Internationally, there is evidence from other countries that self-employment has been present even throughout the boom, partially due to the seasonality and cyclical character of construction work. However, the widespread use of this form of employment becomes problematic when it is no longer voluntary. According to the trade unions’ representatives, these workers were previously employees on proper contracts and have been recently pushed out to self-employment by larger contractors. With tender-based contracts within this sector, there is no doubt that under current economic climate there would be a preference for the lowest bidder. Larger contractors, presumably, would reduce their prices by cutting the labour costs. These firms are also now bidding for smaller jobs (Tansey et al, 2013) which means more competition for medium size firms, and the possibility of what other researchers call ‘degenerative competition’ (Harvey, 2000; Whitley, 1999). As a result of the subcontracting chain, everybody involved in the different stages of this bidding needs to cut their costs.

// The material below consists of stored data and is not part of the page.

`config.mk`:
```
export PLATFORM = sky130hd
export DESIGN_NAME = set_assoc_cache_hit_counter_flat
export DESIGN_NICKNAME = d
export VERILOG_FILES = /design/src/rtl/sach_pkg.sv /design/src/rtl/sach_access_if.sv /design/src/rtl/sach_result_if.sv /design/src/rtl/sach_ram.sv /design/src/rtl/sach_counters.sv /design/src/rtl/sach_seq.sv /design/src/rtl/set_assoc_cache_hit_counter.sv /design/src/flat_wrapper.sv
export VERILOG_INCLUDE_DIRS = /design/src /design/src/rtl
export SDC_FILE = /design/constraint.sdc
export NUM_CORES = 1
export LEC_CHECK = 0
export BUFFER_PORTS_ARGS = -buffer_cell sky130_fd_sc_hd__buf_2
export CORE_UTILIZATION = 60
export CTS_BUF_LIST = sky130_fd_sc_hd__clkbuf_8
export DETAILED_ROUTE_END_ITERATION = 8
export GPL_TIMING_DRIVEN = 0
export PLACE_DENSITY_LB_ADDON = 0.08
export SYNTH_ARGS = -nofsm -noshare
export SYNTH_HDL_FRONTEND = slang
export SYNTH_SLANG_ARGS = --single-unit
export TNS_END_PERCENT = 100
```
`constraint.sdc`:
```
create_clock -name clk -period 4.5 [get_ports clk]
set_clock_uncertainty 0.2 [all_clocks]
set_input_delay 0.225 -clock clk [delete_from_list [all_inputs] [get_ports clk]]
set_output_delay 0.225 -clock clk [all_outputs]
set_load 0.05 [all_outputs]
```
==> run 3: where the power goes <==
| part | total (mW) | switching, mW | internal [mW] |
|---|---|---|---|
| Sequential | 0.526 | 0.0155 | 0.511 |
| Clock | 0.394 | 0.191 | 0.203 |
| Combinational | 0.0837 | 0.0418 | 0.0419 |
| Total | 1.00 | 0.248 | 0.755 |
$ cat src/rtl/ews_div.sv
// Restoring divider, one quotient bit per cycle, MSB first.
module ews_div (
    input  logic                         clk,
    input  logic                         rst_n,
    input  logic                         start,
    input  logic [ews_pkg::NUM_W-1:0]    num,
    input  logic [ews_pkg::DEN_W-1:0]    den,
    output logic                         last,
    output logic [ews_pkg::NUM_W-1:0]    quot
);

    logic                          busy_reg, busy_next;
    logic [ews_pkg::STEP_W-1:0]    cnt_reg, cnt_next;
    logic [ews_pkg::DEN_W-1:0]     rem_reg, rem_next;
    logic [ews_pkg::NUM_W-1:0]     quo_reg, quo_next;
    logic [ews_pkg::DEN_W:0]       trial;
    logic                          fits;

    assign trial = {rem_reg, quo_reg[ews_pkg::NUM_W-1]};
    assign fits  = trial >= {1'b0, den};
    assign last  = busy_reg && (cnt_reg == '0);
    assign quot  = quo_reg;

    always_comb
    begin
        busy_next = busy_reg;
        cnt_next  = cnt_reg;
        rem_next  = rem_reg;
        quo_next  = quo_reg;
        if (start)
        begin
            busy_next = 1'b1;
            cnt_next  = ews_pkg::STEP_W'(ews_pkg::NUM_W - 1);
            rem_next  = '0;
            quo_next  = num;
        end
        else if (busy_reg)
        begin
            // remainder stays below den, so the difference fits DEN_W bits
            rem_next  = fits ? ews_pkg::DEN_W'(trial - {1'b0, den})
                             : trial[ews_pkg::DEN_W-1:0];
            quo_next  = {quo_reg[ews_pkg::NUM_W-2:0], fits};
            cnt_next  = cnt_reg - 1'b1;
            busy_next = (cnt_reg != '0);
        end
    end

    always_ff @(posedge clk or negedge rst_n)
    begin
        if (!rst_n)
        begin
            busy_reg <= 1'b0;
            cnt_reg  <= '0;
        end
        else
        begin
            busy_reg <= busy_next;
            cnt_reg  <= cnt_next;
        end
    end

    always_ff @(posedge clk)
    begin
        rem_reg <= rem_next;
        quo_reg <= quo_next;
    end

endmodule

Solo-workers at the end of the chain are the ones who are mostly affected. Those who are not employing any workers can only reduce their profit margin by lowering their own hourly rate. While it is not clear to what extent this is widespread in the Irish construction sector, there is evidence of trade workers not only accepting pay lower than the REA rates, but in fact working for less than the national minimum wage. There is not enough work available and the workers do not have enough bargaining power to enforce the proper rates. They depend on the contractors and on the short term job they tender for, and therefore they often accept any subcontracting offer from a larger and more powerful firm. This is how a trade union organiser described the situation:
There are contracts, but the reality is… where is the subbie going to enforce it? The employer has deeper pockets. The last five or ten years has been [like this]: one contractor after another, going for a lower rate. They’ve been going on the basis that ‘listen, we can go with who we want’. So the rates have been down. (…). Bare mind that the subbie is looking at the person who is going to be the person who will decide his next contract. So, you know, he is expecting 140, he hits at 80. And taking the net for 60 [Euros per day].

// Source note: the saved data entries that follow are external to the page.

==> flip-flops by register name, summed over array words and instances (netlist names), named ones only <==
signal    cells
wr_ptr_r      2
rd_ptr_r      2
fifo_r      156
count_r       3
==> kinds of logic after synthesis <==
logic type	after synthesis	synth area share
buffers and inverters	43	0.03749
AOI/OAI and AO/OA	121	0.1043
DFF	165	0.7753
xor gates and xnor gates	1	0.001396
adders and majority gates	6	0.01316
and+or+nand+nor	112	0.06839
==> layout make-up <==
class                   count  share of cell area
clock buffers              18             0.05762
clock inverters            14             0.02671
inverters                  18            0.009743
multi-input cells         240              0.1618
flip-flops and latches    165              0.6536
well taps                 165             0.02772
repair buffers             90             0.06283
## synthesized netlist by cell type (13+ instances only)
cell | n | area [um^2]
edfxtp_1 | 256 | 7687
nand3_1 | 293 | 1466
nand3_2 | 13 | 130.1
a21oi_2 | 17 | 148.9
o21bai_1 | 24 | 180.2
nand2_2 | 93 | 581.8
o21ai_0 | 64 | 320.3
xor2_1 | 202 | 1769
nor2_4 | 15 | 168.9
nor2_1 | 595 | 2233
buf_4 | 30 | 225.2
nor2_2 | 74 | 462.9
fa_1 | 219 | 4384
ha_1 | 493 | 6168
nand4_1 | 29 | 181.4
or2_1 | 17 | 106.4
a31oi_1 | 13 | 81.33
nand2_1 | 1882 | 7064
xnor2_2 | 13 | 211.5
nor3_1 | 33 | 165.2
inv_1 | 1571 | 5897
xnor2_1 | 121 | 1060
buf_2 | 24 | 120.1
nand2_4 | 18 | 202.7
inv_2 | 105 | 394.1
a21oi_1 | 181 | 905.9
<file path="src/hw/rtl/hrtm_pkg.sv">
// ----------------------------------------------------------------------------
// hrtm_pkg
// Types, constants and the popcount helper shared by the Hamming ratio-test
// matcher.
// ----------------------------------------------------------------------------
package hrtm_pkg;

  localparam int DESC_W    = 64;
  localparam int FEAT_W    = 11;
  localparam int FEAT_SPAN = 2048;
  localparam int TAG_W     = 16;
  localparam int DIST_W    = 9;
  localparam int CNT_W     = 12;
  localparam int CFG_W     = 9;
  localparam int CFG_IDX_W = 1;
  localparam int Q_DEPTH   = 4;
  localparam int Q_AW      = 2;

  localparam logic [DIST_W-1:0]    DIST_NONE  = 9'd256;
  localparam logic [CNT_W-1:0]     CNT_MAX    = 12'd4095;
  localparam logic [CFG_W-1:0]     THRESH_RST = 9'd50;
  localparam logic [CFG_W-1:0]     RATIO_RST  = 9'd154;
  localparam logic [CFG_IDX_W-1:0] REG_MATCH_THRESHOLD = 1'b0;
  localparam logic [CFG_IDX_W-1:0] REG_NN_RATIO        = 1'b1;

  typedef enum logic [1:0] {
    CMD_CLEAR = 2'd0,
    CMD_BEGIN = 2'd1,
    CMD_CAND  = 2'd2,
    CMD_MARK  = 2'd3
  } cmd_t;

  typedef struct packed {
    cmd_t              cmd;
    logic [FEAT_W-1:0] feat;
    logic              last;
    logic [DIST_W-1:0] ham_dist;
    logic [TAG_W-1:0]  tag;
  } qent_t;

  typedef struct packed {
    logic push;
    logic pop;
  } qctl_t;

  typedef struct packed {
    logic full;
    logic empty;
  } qsts_t;

  function automatic logic [6:0] popcnt64(input logic [DESC_W-1:0] v);
    logic [DESC_W-1:0] a;
    logic [DESC_W-1:0] b;
    logic [DESC_W-1:0] c;
    logic [6:0]        s;
    a = v - ((v >> 1) & 64'h5555_5555_5555_5555);
    b = (a & 64'h3333_3333_3333_3333) + ((a >> 2) & 64'h3333_3333_3333_3333);
    c = (b + (b >> 4)) & 64'h0F0F_0F0F_0F0F_0F0F;
    s = '0;
    for (int i = 0; i < 8; i++) begin
      s = s + 7'(c[8*i +: 8]);
    end
    return s;
  endfunction

endpackage

</file>
<file path="src/hw/rtl/hrtm_back.sv">
// ----------------------------------------------------------------------------
// hrtm_back
// Tracks best and second-best distance, holds the matched-feature map,
// applies the threshold and ratio tests and drives the result register.
// ----------------------------------------------------------------------------
module hrtm_back #(
  parameter int MAX_FEATURES = 2048
) (
  input  logic                        clk,
  input  logic                        rst_n,
  input  hrtm_pkg::qent_t             q_head,
  input  hrtm_pkg::qsts_t             q_sts,
  output logic                        q_pop,
  output logic                        map_busy,
  input  logic [hrtm_pkg::CFG_W-1:0]  match_threshold,
  input  logic [hrtm_pkg::CFG_W-1:0]  nn_ratio,
  output logic                        out_valid,
  input  logic                        out_stall,
  output logic [hrtm_pkg::TAG_W-1:0]  out_result_tag,
  output logic                        out_match_found,
  output logic [hrtm_pkg::FEAT_W-1:0] out_match_feature,
  output logic [hrtm_pkg::DIST_W-1:0] out_nearest_distance,
  output logic [hrtm_pkg::DIST_W-1:0] out_second_distance,
  output logic                        out_second_present,
  output logic [hrtm_pkg::CNT_W-1:0]  out_frame_match_count
);
  import hrtm_pkg::*;

  localparam int MAP_DEPTH = (MAX_FEATURES < FEAT_SPAN) ? MAX_FEATURES : FEAT_SPAN;
  localparam int AW        = $clog2(MAP_DEPTH);
  localparam logic [FEAT_W:0] MAP_LIMIT = (FEAT_W+1)'(MAP_DEPTH);
  localparam logic [AW-1:0]   CLR_LAST  = AW'(MAP_DEPTH - 1);

  logic              map_mem_r [MAP_DEPTH];
  logic              clr_active_r;
  logic [AW-1:0]     clr_addr_r;

  logic              p_valid_r;
  qent_t             p_ent_r;
  logic              p_mapbit_r;
  logic              p_hit_r;

  logic [DIST_W-1:0] best_r,  best_nxt;
  logic [DIST_W-1:0] second_r, second_nxt;
  logic              has_best_r, has_best_nxt;
  logic              has_second_r, has_second_nxt;
  logic [FEAT_W-1:0] best_feat_r, best_feat_nxt;
  logic              best_marked_r, best_marked_nxt;
  logic [TAG_W-1:0]  tag_r, tag_nxt;
  logic [CNT_W-1:0]  count_r, count_nxt;

  logic              out_valid_r;
  logic              out_valid_nxt;
  logic [TAG_W-1:0]  out_tag_r;
  logic              out_found_r;
  logic [FEAT_W-1:0] out_feat_r;
  logic [DIST_W-1:0] out_best_r;
  logic [DIST_W-1:0] out_second_r;
  logic              out_has_second_r;
  logic [CNT_W-1:0]  out_count_r;

  logic              feat_ok;
  logic              cand_skip;
  logic              take_best;
  logic              close;
  logic              found;
  logic              clr_start;
  logic              wr_en;
  logic [AW-1:0]     wr_addr;
  logic              p_advance;
  logic              out_free;
  logic [AW-1:0]     rd_addr;
  logic [2*CFG_W-1:0] ratio_prod;
  logic [2*CFG_W-1:0] best_scaled;

  assign feat_ok   = ({1'b0, p_ent_r.feat} < MAP_LIMIT);
  assign cand_skip = !feat_ok || p_mapbit_r || p_hit_r;
  assign take_best = !has_best_r || (p_ent_r.ham_dist < best_r);

  always_comb begin
    best_nxt        = best_r;
    second_nxt      = second_r;
    has_best_nxt    = has_best_r;
    has_second_nxt  = has_second_r;
    best_feat_nxt   = best_feat_r;
    best_marked_nxt = best_marked_r;
    tag_nxt         = tag_r;
    count_nxt       = count_r;
    wr_en           = 1'b0;
    wr_addr         = p_ent_r.feat[AW-1:0];
    close           = 1'b0;
    clr_start       = 1'b0;
    if (p_valid_r) begin
      unique case (p_ent_r.cmd)
        CMD_CLEAR: begin
          count_nxt       = '0;
          best_marked_nxt = 1'b0;
          clr_start       = 1'b1;
        end
        CMD_MARK: begin
          if (feat_ok) begin
            wr_en = 1'b1;
            if (p_ent_r.feat == best_feat_r) begin
              best_marked_nxt = 1'b1;
            end
          end
        end
        CMD_BEGIN: begin
          tag_nxt         = p_ent_r.tag;
          best_nxt        = DIST_NONE;
          second_nxt      = DIST_NONE;
          has_best_nxt    = 1'b0;
          has_second_nxt  = 1'b0;
          best_feat_nxt   = '0;
          best_marked_nxt = 1'b0;
          close           = p_ent_r.last;
        end
        CMD_CAND: begin
          if (!cand_skip) begin
            if (take_best) begin
              if (has_best_r) begin
                second_nxt     = best_r;
                has_second_nxt = 1'b1;
              end
              best_nxt        = p_ent_r.ham_dist;
              has_best_nxt    = 1'b1;
              best_feat_nxt   = p_ent_r.feat;
              best_marked_nxt = 1'b0;
            end else if (!has_second_r || p_ent_r.ham_dist < second_r) begin
              second_nxt     = p_ent_r.ham_dist;
              has_second_nxt = 1'b1;
            end
          end
          close = p_ent_r.last;
        end
        default: ;
      endcase
    end
    ratio_prod  = {9'b0, nn_ratio} * {9'b0, second_nxt};
    best_scaled = {1'b0, best_nxt, 8'h00};
    found = has_best_nxt && (best_nxt <= match_threshold)
         && (!has_second_nxt || (best_scaled < ratio_prod));
    if (close && found && !best_marked_nxt) begin
      wr_en   = 1'b1;
      wr_addr = best_feat_nxt[AW-1:0];
      if (count_r != CNT_MAX) begin
        count_nxt = count_r + 1'b1;
      end
    end
  end

  assign out_free  = !out_valid_r || !out_stall;
  assign p_advance = p_valid_r && (!close || out_free);
  assign rd_addr   = q_head.feat[AW-1:0];
  assign q_pop     = !q_sts.empty && !clr_active_r
                  && !(p_valid_r && p_ent_r.cmd == CMD_CLEAR)
                  && (!p_valid_r || p_advance);
  assign map_busy  = clr_active_r;

  assign out_valid_nxt = (p_advance && close) ? 1'b1 : (out_stall ? out_valid_r : 1'b0);

  always_ff @(posedge clk) begin
    if (!rst_n) begin
      clr_active_r  <= 1'b1;
      clr_addr_r    <= '0;
      p_valid_r     <= 1'b0;
      p_hit_r       <= 1'b0;
      best_r        <= DIST_NONE;
      second_r      <= DIST_NONE;
      has_best_r    <= 1'b0;
      has_second_r  <= 1'b0;
      best_feat_r   <= '0;
      best_marked_r <= 1'b0;
      tag_r         <= '0;
      count_r       <= '0;
      out_valid_r   <= 1'b0;
    end else begin
      out_valid_r <= out_valid_nxt;
      if (clr_active_r) begin
        clr_addr_r <= clr_addr_r + 1'b1;
        if (clr_addr_r == CLR_LAST) begin
          clr_active_r <= 1'b0;
        end
      end else if (p_advance && clr_start) begin
        clr_active_r <= 1'b1;
        clr_addr_r   <= '0;
      end
      if (q_pop) begin
        p_valid_r <= 1'b1;
        p_hit_r   <= p_advance && wr_en && (wr_addr == rd_addr);
      end else if (p_advance) begin
        p_valid_r <= 1'b0;
      end
      if (p_advance) begin
        tag_r     <= tag_nxt;
        count_r   <= count_nxt;
        if (close) begin
          best_r        <= DIST_NONE;
          second_r      <= DIST_NONE;
          has_best_r    <= 1'b0;
          has_second_r  <= 1'b0;
          best_feat_r   <= '0;
          best_marked_r <= 1'b0;
        end else begin
          best_r        <= best_nxt;
          second_r      <= second_nxt;
          has_best_r    <= has_best_nxt;
          has_second_r  <= has_second_nxt;
          best_feat_r   <= best_feat_nxt;
          best_marked_r <= best_marked_nxt;
        end
      end
    end
  end

  always_ff @(posedge clk) begin
    if (q_pop) begin
      p_ent_r <= q_head;
    end
    if (p_advance && close) begin
      out_tag_r        <= tag_nxt;
      out_found_r      <= found;
      out_feat_r       <= best_feat_nxt;
      out_best_r       <= best_nxt;
      out_second_r     <= second_nxt;
      out_has_second_r <= has_second_nxt;
      out_count_r      <= count_nxt;
    end
  end

  always_ff @(posedge clk) begin
    if (clr_active_r) begin
      map_mem_r[clr_addr_r] <= 1'b0;
    end else if (p_advance && wr_en) begin
      map_mem_r[wr_addr] <= 1'b1;
    end
    if (q_pop) begin
      p_mapbit_r <= map_mem_r[rd_addr];
    end
  end

  assign out_valid             = out_valid_r;
  assign out_result_tag        = out_tag_r;
  assign out_match_found       = out_found_r;
  assign out_match_feature     = out_feat_r;
  assign out_nearest_distance  = out_best_r;
  assign out_second_distance   = out_second_r;
  assign out_second_present    = out_has_second_r;
  assign out_frame_match_count = out_count_r;

  a_no_map_write_in_clear: assert property (@(posedge clk) disable iff (!rst_n)
    clr_active_r |-> !(p_advance && wr_en))
    else $error("map written during clearing pass");

  a_second_needs_best: assert property (@(posedge clk) disable iff (!rst_n)
    has_second_r |-> (has_best_r && best_r <= second_r))
    else $error("second best present without a better best");

  a_count_monotonic: assert property (@(posedge clk) disable iff (!rst_n)
    !(p_advance && p_ent_r.cmd == CMD_CLEAR) |=> count_r >= $past(count_r))
    else $error("match count dropped without a frame clear");

  a_no_pop_behind_clear: assert property (@(posedge clk) disable iff (!rst_n)
    (p_valid_r && p_ent_r.cmd == CMD_CLEAR) |=> !p_valid_r && clr_active_r)
    else $error("item followed a frame clear before the clearing pass");

endmodule

</file>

(Trade Union representative, 04/08/2015)
Bogus self-employment is legal in terms of employment relations and tax compliance, yet it has many characteristics associated with irregular work. It is precarious, unpredictable and short term, which is especially problematic during the times of the downturn. Jobs in construction have been scarce and they can only last for a few days. There would also be no work done on sites this Christmas. By definition, those who are employed on these sites during the year, will not receive any payment over the festive season. While the government has been enthusiastic about the ‘entrepreneurial’ spirit amongst those who are becoming self-employed, we should perhaps pause and look at the situation from a different perspective. Yes, there are those who are self-employed and happy. Nevertheless, let’s not forget about those who were forced to move away from their regular employment and maybe are not so happy anymore.Dr Alicja Bobek is the researcher on TASC's Working Conditions in Ireland project.